• **EXERCISE DETAILS**: Quote exactly the lines from the start of the entries to the one with "pin swaps: 15 / 10", both ends included.
── AVAILABLE RECORDS
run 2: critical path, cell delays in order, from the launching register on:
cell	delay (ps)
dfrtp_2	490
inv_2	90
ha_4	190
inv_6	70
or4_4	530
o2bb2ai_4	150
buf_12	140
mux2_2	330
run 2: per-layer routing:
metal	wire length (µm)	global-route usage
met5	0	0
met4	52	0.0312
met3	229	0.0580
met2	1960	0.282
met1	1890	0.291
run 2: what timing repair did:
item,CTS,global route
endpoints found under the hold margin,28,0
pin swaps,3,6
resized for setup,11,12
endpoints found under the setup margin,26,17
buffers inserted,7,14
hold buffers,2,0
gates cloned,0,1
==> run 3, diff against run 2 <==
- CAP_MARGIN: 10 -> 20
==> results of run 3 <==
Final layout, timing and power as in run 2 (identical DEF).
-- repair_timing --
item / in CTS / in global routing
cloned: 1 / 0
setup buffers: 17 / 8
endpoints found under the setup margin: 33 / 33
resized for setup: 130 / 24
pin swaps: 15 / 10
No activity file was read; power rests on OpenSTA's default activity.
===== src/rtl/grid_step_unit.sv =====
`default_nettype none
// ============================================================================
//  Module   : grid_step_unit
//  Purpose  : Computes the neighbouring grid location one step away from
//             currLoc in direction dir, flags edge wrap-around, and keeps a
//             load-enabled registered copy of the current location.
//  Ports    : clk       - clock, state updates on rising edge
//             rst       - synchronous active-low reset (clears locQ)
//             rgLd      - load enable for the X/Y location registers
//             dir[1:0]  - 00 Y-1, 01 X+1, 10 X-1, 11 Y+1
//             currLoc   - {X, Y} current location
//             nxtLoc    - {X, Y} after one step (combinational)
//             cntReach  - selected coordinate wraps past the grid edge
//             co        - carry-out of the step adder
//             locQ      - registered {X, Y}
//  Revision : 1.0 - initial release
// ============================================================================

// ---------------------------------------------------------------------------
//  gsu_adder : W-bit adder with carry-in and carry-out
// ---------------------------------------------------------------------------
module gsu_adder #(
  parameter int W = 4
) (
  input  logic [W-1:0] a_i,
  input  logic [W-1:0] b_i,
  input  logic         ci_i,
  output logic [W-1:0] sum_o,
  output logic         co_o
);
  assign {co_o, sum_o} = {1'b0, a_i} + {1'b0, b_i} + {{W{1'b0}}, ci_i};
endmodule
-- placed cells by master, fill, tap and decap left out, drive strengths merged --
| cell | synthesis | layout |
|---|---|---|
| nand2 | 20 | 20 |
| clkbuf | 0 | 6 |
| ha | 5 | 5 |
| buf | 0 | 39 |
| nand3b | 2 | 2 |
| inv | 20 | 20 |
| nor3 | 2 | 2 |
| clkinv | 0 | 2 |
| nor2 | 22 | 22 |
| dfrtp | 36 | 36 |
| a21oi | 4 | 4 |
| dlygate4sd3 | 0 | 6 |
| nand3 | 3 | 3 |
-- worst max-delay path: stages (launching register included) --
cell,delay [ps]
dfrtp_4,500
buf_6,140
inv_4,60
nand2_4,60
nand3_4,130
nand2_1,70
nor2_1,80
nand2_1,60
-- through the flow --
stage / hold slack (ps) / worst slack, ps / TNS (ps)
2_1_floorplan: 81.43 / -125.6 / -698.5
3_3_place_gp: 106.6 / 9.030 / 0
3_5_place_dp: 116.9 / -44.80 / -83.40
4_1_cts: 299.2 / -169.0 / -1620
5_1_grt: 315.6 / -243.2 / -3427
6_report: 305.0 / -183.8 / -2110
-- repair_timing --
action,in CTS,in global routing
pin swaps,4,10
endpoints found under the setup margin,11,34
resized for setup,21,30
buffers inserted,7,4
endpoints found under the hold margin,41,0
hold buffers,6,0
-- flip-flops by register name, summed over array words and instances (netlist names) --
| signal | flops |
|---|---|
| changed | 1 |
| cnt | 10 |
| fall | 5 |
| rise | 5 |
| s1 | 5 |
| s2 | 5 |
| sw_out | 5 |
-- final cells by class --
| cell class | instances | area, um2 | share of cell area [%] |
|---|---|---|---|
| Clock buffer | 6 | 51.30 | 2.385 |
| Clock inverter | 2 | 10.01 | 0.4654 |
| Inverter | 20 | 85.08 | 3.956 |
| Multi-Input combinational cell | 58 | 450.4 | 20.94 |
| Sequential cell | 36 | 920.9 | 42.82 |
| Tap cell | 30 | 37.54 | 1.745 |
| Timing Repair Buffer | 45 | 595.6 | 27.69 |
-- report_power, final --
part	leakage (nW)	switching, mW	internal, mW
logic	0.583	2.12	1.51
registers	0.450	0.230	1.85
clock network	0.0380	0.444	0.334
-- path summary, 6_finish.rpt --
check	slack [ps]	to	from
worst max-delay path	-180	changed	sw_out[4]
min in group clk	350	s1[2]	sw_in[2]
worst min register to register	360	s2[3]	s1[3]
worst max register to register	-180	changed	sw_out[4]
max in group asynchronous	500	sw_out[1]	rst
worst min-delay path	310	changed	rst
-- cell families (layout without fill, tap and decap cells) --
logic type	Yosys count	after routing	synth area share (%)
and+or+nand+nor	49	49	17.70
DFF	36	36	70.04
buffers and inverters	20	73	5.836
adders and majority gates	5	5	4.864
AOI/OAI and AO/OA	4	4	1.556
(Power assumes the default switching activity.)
────
• **ANSWER SPACE**:
run 2: critical path, cell delays in order, from the launching register on:
cell	delay (ps)
dfrtp_2	490
inv_2	90
ha_4	190
inv_6	70
or4_4	530
o2bb2ai_4	150
buf_12	140
mux2_2	330
run 2: per-layer routing:
metal	wire length (µm)	global-route usage
met5	0	0
met4	52	0.0312
met3	229	0.0580
met2	1960	0.282
met1	1890	0.291
run 2: what timing repair did:
item,CTS,global route
endpoints found under the hold margin,28,0
pin swaps,3,6
resized for setup,11,12
endpoints found under the setup margin,26,17
buffers inserted,7,14
hold buffers,2,0
gates cloned,0,1
==> run 3, diff against run 2 <==
- CAP_MARGIN: 10 -> 20
==> results of run 3 <==
Final layout, timing and power as in run 2 (identical DEF).
-- repair_timing --
item / in CTS / in global routing
cloned: 1 / 0
setup buffers: 17 / 8
endpoints found under the setup margin: 33 / 33
resized for setup: 130 / 24
pin swaps: 15 / 10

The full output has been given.